What engineers did not do, however, was find a satisfactory way to redesign foam insulation for 34 metal brackets -- known as ice frost ramps -- that hold the fuel pressure lines and electrical cables in place. Without PAL ramps to shield them, they will be exposed to different aerodynamic forces than they were in previous flights.
"We know that pieces [of foam] can come off and can be harmful," Hale said. "It's a hazard we know we need to fix," he added, but planners decided to go ahead with the current launch and redesign the brackets later.
This was not a decision taken lightly or quickly. Mission planners first came to an impasse at a meeting in late April, with dissenters arguing that "as-is" brackets were too dangerous and that the shuttle should fly only after engineers had redesigned the brackets and tested them.
Griffin carried the day at that meeting by pointing out that only one major change -- removing the PAL ramps -- should be flight-tested before undertaking a second.
But the impasse reappeared during subsequent meetings, culminating in the dissent by O'Connor and Scolese at Discovery's flight readiness review on June 17. Again Griffin cast the deciding vote, this time arguing that crew members would not be in danger because they could make on-orbit repairs -- or, if that proved impossible, take refuge on the space station.
O'Connor appeared to accept this judgment, suggesting that he had maintained his opposition because he wanted Griffin to be put on record. "If the administrator could accept it," O'Connor said at a news conference last week, "I felt I was not going to throw my badge down."
The lingering dilemma, described by External Tank Project Manager John Chapman, is that the ramps must be aerodynamically sound without the PAL ramps, while insulating the metal brackets to keep ice from forming on them as they are cooled by the liquid hydrogen and liquid oxygen inside the tank.

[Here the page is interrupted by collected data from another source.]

==> inputs of 12-11 <==
// division
module division(input clk, input rst, input start, input [31:0] dividendo, divisor,
                output [31:0] cociente, residuo, output done);
make LEC_CHECK=0 ABC_AREA=0 CAP_MARGIN=30 CORE_MARGIN=2 CORE_UTILIZATION=72 CTS_CLUSTER_DIAMETER=233 CTS_CLUSTER_SIZE=15 PLACE_DENSITY_LB_ADDON=0.3 SLEW_MARGIN=20 finish   # period 2.47 ns
run.sh (not shown) runs the stock make flow with config.mk's settings and CLKGATE_MAP_FILE=.
==> 12-06 (differences from 12-11) <==
Settings changed: ABC_AREA 0 to not set, CAP_MARGIN 30 to 20, CTS_CLUSTER_DIAMETER 233 to not set, CTS_CLUSTER_SIZE 15 to 40, PLACE_DENSITY_LB_ADDON 0.3 to not set, SETUP_SLACK_MARGIN set to 0.71.
==> flow/constraint.sdc (replaced) <==
create_clock -name core_clock -period 2.46 [get_ports {clk}]
set_input_delay 0.4920 -clock core_clock [delete_from_list [all_inputs] [get_ports {clk}]]
set_output_delay 0.4920 -clock core_clock [all_outputs]
set_load 0.01 [all_outputs]
==> 11-07 (differences from 12-11) <==
Settings changed: CORE_UTILIZATION 72 to 70, CTS_CLUSTER_SIZE 15 to not set, GPL_ROUTABILITY_DRIVEN set to 0, PLACE_DENSITY_LB_ADDON 0.3 to not set.
==> flow/constraint.sdc (replaced) <==
create_clock -name core_clock -period 2.46 [get_ports {clk}]
set_input_delay 0.4920 -clock core_clock [delete_from_list [all_inputs] [get_ports {clk}]]
set_output_delay 0.4920 -clock core_clock [all_outputs]
set_load 0.01 [all_outputs]
==> impl_metrics.ini <==
; physical design summary
[timing]
slew_headroom_pct = 63.9
setup_viol = 16
finalWorstSetupSlack_ps = -382

[outcome]
so_faults = setup timing
status = complete, but fails checks

[worst_setup_path]
path_depth = 10
The numbers above come from 12-11.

Having ice fall from the tank during launch could be even more hazardous to the orbiter than if foam broke off the tank.
"You always want to guard against unintended consequences," Chapman told reporters at Johnson Space Center. "You want to make sure you understand fully before you make any change at all." When redesigned bracket insulation performed worse in wind-tunnel tests than the existing version, engineers stayed with the original.
Discovery's upcoming mission is the second of what NASA has deemed "test flights" to evaluate post-Columbia safety upgrades. But it also resumes the shuttle's main task -- assembling and operating the space station.

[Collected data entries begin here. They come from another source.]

==> run C <==
==> flow/design.v <==
`timescale 1ps/1ps
module geofence ( clk,reset,X,Y,valid,is_inside);
  input clk;
  input reset;
  input [9:0] X;
  input [9:0] Y;
  output reg valid;
  output reg is_inside;
  reg me;
  reg  signed [11:0] ma,mb;
  wire signed [23:0] mo; 
  wire mv;
  multi_div #(
    .SIZE_A(12),
    .SIZE_B(12),
    .SIGNED(1),
    .STEP_SIZE(1) 
  ) multi_u1(
    .clk(clk),.reset(reset),
    .en(me),
    .select(1'b0),
    .a(ma),
    .b(mb),
    .P(mo),
    .div_zero(),
    .Valid(mv),
    .Busy()
  );
  reg [2:0] state;
  reg [2:0] state_counter_0,state_counter_1;
  reg [2:0] state_step;
  reg [9:0] check_point [1:0];
  reg [9:0] geofence_point [5:0][1:0];
  reg       check_signed;
  reg signed [26:0] DATA_REG;
  parameter READ_DATA     = 0;
  parameter SORT_POINT    = 1;
  parameter CHECK_IN_SIDE = 2;
  parameter DATA_OUT      = 3;
  integer i;
  always @(posedge clk or posedge reset) begin
    if (reset) begin
      state <= READ_DATA;
      state_step <= 0;
      state_counter_0 <= 0;
      state_counter_1 <= 0;
      me <= 0;
      is_inside <= 1;
    end else begin
      case (state)
        READ_DATA:begin
          if(state_counter_0==0)begin
            check_point[0] <= X;
            check_point[1] <= Y;
            state_counter_0 <= state_counter_0 + 1;
          end
          else begin
            if(state_counter_0 == 6)begin
              state <= SORT_POINT;
              state_counter_0 <= 1;
              state_counter_1 <= 2;
              me <= 0;
            end
            else state_counter_0 <= state_counter_0 + 1;
            geofence_point[state_counter_0-1][0] <= X;
            geofence_point[state_counter_0-1][1] <= Y;
          end 
        end
        SORT_POINT:begin
          case(state_step)
            0:begin
              ma <= (geofence_point[state_counter_0][0] - geofence_point[0][0]) ;  
              mb <= (geofence_point[state_counter_1][1] - geofence_point[0][1]) ;  
              me <= 1;
              state_step <= state_step + 1;
            end
            1:begin
              me <= 0;
              if(mv)begin
                me <= 1;
                DATA_REG <= mo; 
                state_step <= state_step + 1;
                ma <= (geofence_point[state_counter_0][1] - geofence_point[0][1]) ;  
                mb <= (geofence_point[state_counter_1][0] - geofence_point[0][0]) ;  
              end
            end
            2:begin
              me <= 0;
              if(mv)begin
                DATA_REG <= $signed($signed(DATA_REG)-$signed(mo));
                state_step <= state_step + 1;
              end
            end
            3:begin
                if( $signed(DATA_REG) <= 0 )begin
                  geofence_point[state_counter_0][0] <= geofence_point[state_counter_1][0]; 
                  geofence_point[state_counter_0][1] <= geofence_point[state_counter_1][1]; 
                  geofence_point[state_counter_1][0] <= geofence_point[state_counter_0][0]; 
                  geofence_point[state_counter_1][1] <= geofence_point[state_counter_0][1]; 
                end
              state_step <= state_step + 1;
            end
            4:begin
              if(state_counter_0==4)begin
                state <= CHECK_IN_SIDE;
                state_counter_0 <= 0;
                state_counter_1 <= 0;
              end
              else if(state_counter_1==5)begin
                state_counter_0 <= state_counter_0 + 1;
                state_counter_1 <= state_counter_0 + 2;
              end 
              else begin
                state_counter_1 <= state_counter_1 + 1;
              end
              state_step <= 0;
            end
          endcase
        end
        CHECK_IN_SIDE:begin
          case(state_step)
            0:begin 
              ma <= (geofence_point[state_counter_0][0] - check_point[0] );
              mb <= (geofence_point[ ((state_counter_0+1)==6 ? 0:(state_counter_0+1)) ][1] - geofence_point[state_counter_0][1] );
              me <= 1;
              state_step <= state_step + 1;
            end
            1:begin
              me <= 0;
              if(mv)begin
                DATA_REG <= mo;
                state_step <= state_step + 1;
              end
            end
            2:begin
              ma <= (geofence_point[state_counter_0][1] - check_point[1] );
              mb <= (geofence_point[ ((state_counter_0+1)==6 ? 0:(state_counter_0+1)) ][0] - geofence_point[state_counter_0][0]);
              me <= 1;
              state_step <= state_step + 1;
            end
            3:begin
              me <= 0;
              if(mv)begin
                if(state_counter_0==0) begin
                  check_signed <= (($signed(DATA_REG)-$signed(mo))>0)? 1:0;
                  state_counter_0 <= state_counter_0 + 1;
                end
                else begin
                  if(check_signed != ((($signed(DATA_REG)-$signed(mo))>0)? 1:0) )begin
                    is_inside <= 0;
                    state <= DATA_OUT;
                  end else if(state_counter_0==5)begin
                    state <= DATA_OUT;
                  end else begin
                    state_counter_0 <= state_counter_0 + 1;
                  end
                end
                state_step <= 0;
              end
            end
          endcase
        end
        default begin
          state <= READ_DATA;
          state_step <= 0;
          state_counter_0 <= 0;
          state_counter_1 <= 0;
          me <= 0;
          is_inside <= 1;
        end
      endcase
    end
  end
  always@(*)begin
    valid <= (state == DATA_OUT) ? 1'b1:1'b0;
  end
endmodule
module multi_div
#(
  parameter SIZE_A = 128,
  parameter SIZE_B = 64,
  parameter SIGNED = 0,
  parameter STEP_SIZE = 1 
)(
  input wire clk,reset,
  input wire en,
  input wire select,
  input wire [SIZE_A-1:0] a,
  input wire [SIZE_B-1:0] b,
  output reg [SIZE_A+SIZE_B-1:0] P,
  output reg div_zero,
  output reg Valid,
  output reg Busy
);
  parameter READ_IN       = 0,
            CALCULATE     = 1,
            PREPARE_DATA  = 2,
            DATA_OUT      = 3;
  reg [1:0] state;
  reg [9:0] state_counter;
  reg neg_signed;
  reg [SIZE_A-1:0] data_b;
  reg [SIZE_A+SIZE_B:0] r;   
  always@(*)begin
    Valid <= (state == DATA_OUT) ? 1'b1:1'b0;
    Busy  <= (state == CALCULATE || state == PREPARE_DATA) ? 1'b1:1'b0;
  end
  always@(posedge clk or posedge reset)begin
    if(reset)begin
      state <= READ_IN;
      state_counter <= 0;
    end else begin
      case(state)
        READ_IN   :begin
          if(en)begin
            if(select && b==0)begin
              state <= DATA_OUT;
              div_zero <= 1;
            end else begin
              state <= CALCULATE;
              div_zero <= 0;
            end 
            state_counter <= 0;
          end  
        end
        CALCULATE :begin
          if(state_counter == (SIZE_A/STEP_SIZE)-1)begin
            state <= PREPARE_DATA;
            state_counter <= 0;
          end
          else begin
            state_counter <= state_counter + 1;
          end
        end
        PREPARE_DATA:begin
          state <= DATA_OUT;
          state_counter <= 0;
        end
        DATA_OUT  :begin
          state <= READ_IN;
          state_counter <= 0;
        end
        default begin
          state <= READ_IN;
          state_counter <= 0;
        end
      endcase
    end
  end
  reg [SIZE_A-1:0] na;
  reg [SIZE_B-1:0] nb;
  reg in_select;
  integer i;
  always@(posedge clk or posedge reset)begin
    if(reset)begin
      r = 0;
      data_b = 0;
			P = 0;
      neg_signed = 0;
    end else begin
      case(state)
        READ_IN   :begin
          if(en)begin
            if(SIGNED)begin
              neg_signed = a[SIZE_A-1] ^ b[SIZE_B-1];
              na = a[SIZE_A-1] ? -a:a;
              nb = b[SIZE_B-1] ? -b:b;
            end
            else begin
              na = a;
              nb = b;
            end
            r = {na,1'b0,{SIZE_B{1'b0}}};
            data_b = nb;
            in_select = select;
          end  
        end
        CALCULATE :begin
          for(i=0;i<STEP_SIZE;i=i+1)begin 
          	r = r[SIZE_A+SIZE_B] ? ((r<<1)+data_b) : (r<<1);
          end
        end
        PREPARE_DATA:begin
          P = r[SIZE_A+SIZE_B-1:0];
          if(neg_signed)begin
            P = -P;
          end
        end
      endcase
    end
  end
endmodule
==> flow/run.sh <==
#!/bin/bash
# the make line also repeats each setting of config.mk as NAME=value (left out here)
make -C /OpenROAD-flow-scripts/flow DESIGN_CONFIG=/design/flow/config.mk WORK_HOME=/design/flow/orfs CLKGATE_MAP_FILE= finish
==> flow/config.mk <==
export PLATFORM = sky130hd
export DESIGN_NAME = geofence
export DESIGN_NICKNAME = geofence
export VERILOG_FILES = /design/flow/design.v
export SDC_FILE = /design/flow/constraint.sdc
export NUM_CORES = 4
export LEC_CHECK = 0
export CAP_MARGIN = 20
export CORE_MARGIN = 2
export CORE_UTILIZATION = 13
export SLEW_MARGIN = 20
==> flow/constraint.sdc <==
create_clock -name core_clock -period 7.33 [get_ports {clk}]
set_input_delay 1.4660 -clock core_clock [delete_from_list [all_inputs] [get_ports {clk}]]
set_output_delay 1.4660 -clock core_clock [all_outputs]
set_load 0.01 [all_outputs]
==> inputs of run F, as changes to run C <==
CAP_MARGIN = 40   (was 20)
CORE_ASPECT_RATIO = 0.5   (was default)
CORE_UTILIZATION = 72   (was 13)
CTS_CLUSTER_DIAMETER = 278   (was default)
CTS_CLUSTER_SIZE = 97   (was default)
SETUP_SLACK_MARGIN = 0.88   (was default)
TNS_END_PERCENT = 5   (was default)
==> flow/constraint.sdc (replaced) <==
create_clock -name core_clock -period 2.98 [get_ports {clk}]
set_input_delay 0.5960 -clock core_clock [delete_from_list [all_inputs] [get_ports {clk}]]
set_output_delay 0.5960 -clock core_clock [all_outputs]
set_load 0.01 [all_outputs]
==> inputs of run D, as changes to run C <==
CORE_UTILIZATION = 72   (was 13)
PLACE_DENSITY = 0.65   (was default)
SETUP_SLACK_MARGIN = -0.39   (was default)
==> flow/constraint.sdc (replaced) <==
create_clock -name core_clock -period 3.93 [get_ports {clk}]
set_input_delay 0.7860 -clock core_clock [delete_from_list [all_inputs] [get_ports {clk}]]
set_output_delay 0.7860 -clock core_clock [all_outputs]
set_load 0.01 [all_outputs]
==> notes.md <==
run results: core region area between 0.03 and 0.04 sq mm, post-DP HPWL approximately 69000 microns, Fail Step global routing (5_1_grt), gr usage total 0.876, RD Place Congestion approximately 1.2, die span in x around 260 microns, # resized after CTS between 200 and 300, chip height approximately 130 microns, outcome aborted with a tool error, Place WS -1.47 ns, grt met1 use 0.890, tool error [ERROR GRT-0232] Routing congestion too high. Check the congestion heatmap in the GUI.
(the above is from run F)
==> notes.md <==
run metrics: die span in x approximately 430 microns, RD Place Congestion about 0.99, grt met1 use 0.122, core region area about 0.18 sq mm, # resized after CTS 0, outcome timing/DRC/antenna clean, post-DP HPWL between 60000 and 70000 microns
(the above is from run C)
==> notes.md <==
run metrics: outcome complete, but fails checks, layout check failures capacitance limit, slew limit, setup timing, Max-Cap Viols 1, gr usage total 0.498, Place WS -0.680 ns, die span in x about 190 microns, # resized after CTS around 45, final worst setup slack -0.700 ns, post-DP HPWL 62300 microns, final setup fails 20, grt met1 use 0.586, fin. max-slew vios 2, RD Place Congestion between 1 and 1.5
(the above is from run D)

==> 11-04 <==
RTL: the design.v shown in full above, as it stands there.
Settings: LEC_CHECK=0, CAP_MARGIN=20, CORE_MARGIN=2, CORE_UTILIZATION=40, SLEW_MARGIN=20; clock period 5.3 ns.
run.sh (not shown) runs the stock make flow with config.mk's settings and CLKGATE_MAP_FILE=.
==> 03-09 (differences from 11-04) <==
--- a/flow/config.mk
+++ b/flow/config.mk
@@ -9,3 +9,4 @@
 export CORE_MARGIN = 2
-export CORE_UTILIZATION = 40
+export CORE_UTILIZATION = 70
+export SETUP_SLACK_MARGIN = -0.25
 export SLEW_MARGIN = 20
==> flow/constraint.sdc (replaced) <==
create_clock -name core_clock -period 4.17 [get_ports {clk}]
set_input_delay 0.8340 -clock core_clock [delete_from_list [all_inputs] [get_ports {clk}]]
set_output_delay 0.8340 -clock core_clock [all_outputs]
set_load 0.01 [all_outputs]
==> 12-22 (differences from 11-04) <==
--- a/flow/config.mk
+++ b/flow/config.mk
@@ -9,3 +9,3 @@
 export CORE_MARGIN = 2
-export CORE_UTILIZATION = 40
+export CORE_UTILIZATION = 58
 export SLEW_MARGIN = 20
==> flow/constraint.sdc (replaced) <==
create_clock -name core_clock -period 2.87 [get_ports {clk}]
set_input_delay 0.5740 -clock core_clock [delete_from_list [all_inputs] [get_ports {clk}]]
set_output_delay 0.5740 -clock core_clock [all_outputs]
set_load 0.01 [all_outputs]
==> 06-10 (differences from 11-04) <==
--- a/flow/config.mk
+++ b/flow/config.mk
@@ -9,3 +9,3 @@
 export CORE_MARGIN = 2
-export CORE_UTILIZATION = 40
+export CORE_UTILIZATION = 52
 export SLEW_MARGIN = 20
==> results <==
| metric | 06-10 | 12-22 | 03-09 | 11-04 |
|---|---|---|---|---|
| Power group with the largest share | the clock network | the clock network | sequential cells | the clock network |
| Status | finished clean | failed layout checks | failed layout checks | finished clean |
| Reasons for failing layout checks | - | setup timing | setup timing | - |
| Post-Place Cell Area | 24660 sq um | 28540 sq um | 25680 sq um | 24920 sq um |
| Start point of the worst hold path | state[3] | is_inside | state[3] | is_inside |
| Total via count after detailed routing | 22.55k | 28.82k | 25.20k | 22.42k |
| Switching power | 0.001147 W | 0.002159 W | 0.001359 W | 0.001171 W |
| Count of buffers added by post-CTS timing repair for setup | 0 | 94 | 3 | 0 |
| Worst-case setup slack after placement | 0.3312 ns | -1.450 ns | -0.6107 ns | 0.2139 ns |
| Leakage power total | 10.41 nW | 13.87 nW | 11.31 nW | 10.45 nW |
| Smallest hold slack | 0.4753 ns | 0.4938 ns | 0.4683 ns | 0.4746 ns |
| Antenna Cells | 1 | 10 | 1 | 0 |
| Portion of total power attributed to the clock network | 50.6% | 52.0% | 48.2% | 51.6% |
| Max layer used | met4 | met5 | met5 | met4 |
No activity file was given, so power comes from the tool's default toggle rates.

Since Columbia, the station has been in something of a caretaker state, with the two crew members -- one American and one Russian -- spending much of their time keeping vital operating systems in running order with minimal resupply from Russia's Progress cargo spacecraft.
This will change when Discovery delivers European Space Agency astronaut Thomas Reiter to join Commander Pavel Vinogradov and flight engineer Jeffrey Williams, bringing the station crew back up to its normal pre-Columbia complement. Reiter, a German national and veteran spacewalker aboard Russia's former Mir space station, will stay aloft for about six months, returning to Earth aboard a later shuttle flight.
Besides Reiter and Lindsey, who flew the shuttle twice before as pilot and once as mission commander, Discovery's crew includes pilot Mark E. Kelly and spacewalker Piers J. Sellers, a British-born astronaut. Each will be flying on his second mission.
Three rookies round out the crew: Lisa M. Nowak and Stephanie D. Wilson, who will handle cargo and operate "robotic arm" cranes during damage surveys and spacewalks; and the second spacewalker, Michael E. Fossum.
The mission includes two scheduled 6 1/2 -hour spacewalks for Sellers and Fossum, focusing on equipment testing and repair, and will add a third if there is enough fuel and other consumables for an extra day in orbit.
If a third spacewalk takes place, Sellers and Fossum will test the effectiveness of a black adhesive called "Non-Oxide Adhesive Experimental," or "NOAX," in repairing cracks to the reinforced carbon-carbon heat shielding.